MIC209: Molecular Biology (3 Credits)

Important historical developments in genetics, particularly the contributions of Mendel, and Watson & Crick; and important research advances; Analysis of genetic problems using Punnett squares to illustrate Mendelian principles; Chromosome basis of inheritance, sex determination and sex linkage; types of chromosomal aberrations and their consequences; molecular genetics, gene function, the structure of genetic material; the organization of DNA in chromosomes; structure and replication of DNA, concepts of protein synthesis, gene expression, mutations, and genetic engineering;   transcription and the structural and functional features of the transcripts; genetic code and the translation of the genetic message.

 

MIC301: Food Microbiology  (3 Credits)

Food borne pathogens and industrially important microorganisms; Factors (intrinsic and extrinsic) affecting the growth, survival and death of microorganisms in foods; Factors contributing to the contamination and spoilage of foods by microorganisms; Chemical/physical changes associated with food spoilage; Food preservation techniques and the hurdle concept: a)  Preservation of food by high temperature: Heat resistance of microorganisms and spores. Decimal reduction time (D values), 12D concept, thermal death time curves, F values, Pasteurization and Canning b)  Preservation of food by low temperature: The behaviour of microorganisms in freezing and subfreezing temperatures c)  Preservation of food by drying: Different methods of drying applied to the food industry and their mechanisms of actions d)  Preservation of food by chemical preservatives and radiations; Methods for enumeration and identification of bacteria and/or their metabolic products in food; Microbiology of milk and milk products; Microbiology of meat and poultry products; Microbiology of fish and seafood products; Microbiology of fruits and vegetables; Fermented food products.

 

MIC302: Agricultural Microbiology  (3 Credits)

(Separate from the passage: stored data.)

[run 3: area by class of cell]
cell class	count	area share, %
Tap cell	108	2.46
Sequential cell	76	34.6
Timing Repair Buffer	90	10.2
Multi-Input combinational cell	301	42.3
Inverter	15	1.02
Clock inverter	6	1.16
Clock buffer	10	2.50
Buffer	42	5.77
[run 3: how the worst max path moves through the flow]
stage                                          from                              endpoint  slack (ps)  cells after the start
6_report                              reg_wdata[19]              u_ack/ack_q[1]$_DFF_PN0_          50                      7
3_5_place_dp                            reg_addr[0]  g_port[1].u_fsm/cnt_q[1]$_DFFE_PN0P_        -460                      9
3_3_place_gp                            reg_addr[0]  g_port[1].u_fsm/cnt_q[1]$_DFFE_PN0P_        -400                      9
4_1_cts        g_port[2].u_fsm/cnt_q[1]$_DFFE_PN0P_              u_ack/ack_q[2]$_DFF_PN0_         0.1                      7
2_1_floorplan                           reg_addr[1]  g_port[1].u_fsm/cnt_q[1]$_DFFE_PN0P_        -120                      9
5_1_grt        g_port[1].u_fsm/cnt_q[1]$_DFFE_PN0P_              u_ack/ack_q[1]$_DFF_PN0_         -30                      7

The soil environment, Soil microbial flora, Plant-microbe interactions: interaction with plant roots, interaction with aerial plant structures, microbial diseases of plants, Biogeochemical cycling: Carbon cycle, Phosphorus cycle, Sulfur cycle, Biodegradation of complex carbohydrates: Cellulose, hemicellulose and lignin, Microbiology and biochemistry of nitrogen fixation, Biofertilizer technology, Biopesticides, Effects of genetically modified plants on soil microorganisms.

 

MIC303: Immunology I  (3 Credits)

The purpose of this course is to provide a basic knowledge of immunology. This course will provide in-depth understanding of the cells, molecules and organs of the immune system and how they work together to protect us from pathogen. The principal focus of the course will be on studying structural features of the components of the immune system and their functions, innate and adaptive branches of both humoral and cellular responses of the immune system. The course will also assign emphasis on learning the major mechanisms by which immune cells protect us from different types of pathogens or from cancer cells, how immune cells detect the presence of pathogens and cancer cells, processes that lead to the elimination of pathogens. Studying the structure and function of key immune recognition molecules including antigens, antibodies, antigen receptors, MHC proteins, cytokines are covered. The course will introduce some immunlogical assays to detect antigen-antibody interactions.

 

MIC304: Environmental Pollution and Bioremediation  (3 Credits)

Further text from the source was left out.